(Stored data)
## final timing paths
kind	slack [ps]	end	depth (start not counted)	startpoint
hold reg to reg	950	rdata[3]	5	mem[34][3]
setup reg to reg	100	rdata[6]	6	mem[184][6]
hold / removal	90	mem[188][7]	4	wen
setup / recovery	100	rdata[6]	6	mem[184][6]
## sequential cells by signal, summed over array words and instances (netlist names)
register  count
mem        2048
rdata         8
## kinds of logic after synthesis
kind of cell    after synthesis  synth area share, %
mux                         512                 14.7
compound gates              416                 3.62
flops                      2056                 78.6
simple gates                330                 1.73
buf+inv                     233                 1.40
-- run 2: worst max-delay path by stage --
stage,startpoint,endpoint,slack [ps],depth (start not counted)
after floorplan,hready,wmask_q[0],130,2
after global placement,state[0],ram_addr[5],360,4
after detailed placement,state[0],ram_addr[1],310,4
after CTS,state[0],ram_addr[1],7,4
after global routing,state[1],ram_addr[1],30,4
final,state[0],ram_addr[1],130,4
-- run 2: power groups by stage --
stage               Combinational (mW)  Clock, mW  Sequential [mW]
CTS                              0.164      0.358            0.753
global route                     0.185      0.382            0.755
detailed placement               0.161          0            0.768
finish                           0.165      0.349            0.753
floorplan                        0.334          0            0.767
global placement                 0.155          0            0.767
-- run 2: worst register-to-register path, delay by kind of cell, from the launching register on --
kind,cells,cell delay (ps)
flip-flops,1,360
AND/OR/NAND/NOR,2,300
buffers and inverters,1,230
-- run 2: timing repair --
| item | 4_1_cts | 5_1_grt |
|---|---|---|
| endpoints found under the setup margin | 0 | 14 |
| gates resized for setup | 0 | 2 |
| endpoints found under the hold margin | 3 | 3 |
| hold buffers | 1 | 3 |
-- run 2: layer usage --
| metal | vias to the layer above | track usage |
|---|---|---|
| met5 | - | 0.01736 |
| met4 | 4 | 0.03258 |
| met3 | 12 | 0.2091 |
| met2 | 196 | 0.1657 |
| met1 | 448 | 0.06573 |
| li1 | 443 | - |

■ Your instructions:
Beginning at the line that contains "4_1_cts | 5_1_grt |", reproduce every line down to the last line of the entries above, exactly and only those.

■ Response to the task:
| item | 4_1_cts | 5_1_grt |
|---|---|---|
| endpoints found under the setup margin | 0 | 14 |
| gates resized for setup | 0 | 2 |
| endpoints found under the hold margin | 3 | 3 |
| hold buffers | 1 | 3 |
-- run 2: layer usage --
| metal | vias to the layer above | track usage |
|---|---|---|
| met5 | - | 0.01736 |
| met4 | 4 | 0.03258 |
| met3 | 12 | 0.2091 |
| met2 | 196 | 0.1657 |
| met1 | 448 | 0.06573 |
| li1 | 443 | - |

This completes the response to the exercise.